Shopping and Shipping: Free returns for online shopping is beginning to end, The Washington Post reports. The paper says retailers are getting squeezed by the costs of people ordering several items to see what fits or what they like, then returning the rest.
The Post says online retailers are beginning to eliminate the free return mailer and start charging a re-stocking fee. Among the major chains, starting to charge for re-stocking or return mailing are, Anthropologie, Zara, H&M, Abercrombie & Fitch, and J. Crew.
The Spin Rack: Karen Bass was sworn in as the first female mayor of Los Angeles yesterday. She said her first act today would be to declare homelessness an emergency. — NASA’s Artemis I moon mission returned to Earth with the splashdown of the Orion spacecraft. NASA is doing practice shots before returning astronauts to the moon. — US Special Operations forces in a helicopter raid killed two Islamic State operatives in northeastern Syria early yesterday. — Arizona’s outgoing Republican Gov. Doug Ducey has had work crews stacking shipping containers on the border and topping them with barbed wire to block illegal immigration.

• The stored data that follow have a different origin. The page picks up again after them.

## config.mk

```make
export PLATFORM = sky130hd
export DESIGN_NAME = led_updown_counter
export DESIGN_NICKNAME = d
export VERILOG_FILES = /design/src/rtl/led_counter_pkg.sv /design/src/rtl/led_updown_counter_debounce.sv /design/src/rtl/led_updown_counter.sv
export SDC_FILE = /design/constraint.sdc
export NUM_CORES = 1
export LEC_CHECK = 0
export BUFFER_PORTS_ARGS = -buffer_cell sky130_fd_sc_hd__buf_2
export CORE_AREA = 4 4 59 61
export DETAILED_ROUTE_END_ITERATION = 6
export DIE_AREA = 0 0 63 65
export PLACE_DENSITY_LB_ADDON = 0.25
export SLEW_MARGIN = 20
export SYNTH_ARGS = -nofsm -noshare
export SYNTH_HDL_FRONTEND = slang
export SYNTH_HIERARCHICAL = 1
export SYNTH_SLANG_ARGS = --single-unit
```

## constraint.sdc

```tcl
create_clock -name clock -period 1.85 [get_ports clock]
set_input_delay 0 -clock clock [delete_from_list [all_inputs] [get_ports clock]]
set_output_delay 0 -clock clock [all_outputs]
set_load 0.01 [all_outputs]
```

Below the Fold: Authorities in the sprawling Griffith Park in Los Angeles are searching for P-22. What they’re looking for is not one of the elements, an escaped prisoner, or an actor for a sitcom … it’s a wild cougar that’s gone on the downlow.
P-22 was tagged and numbered when he was captured and released about 10 years ago. He has fans, posters, a line of t-shirts, and he’s appeared in documentaries.
But this is LA and P-22 had the temerity to go and kill someone’s dog. Wildlife officials are out to catch P-22 and they say that after they examine him, “no options are off the table.”
They’re not talking about a movie deal.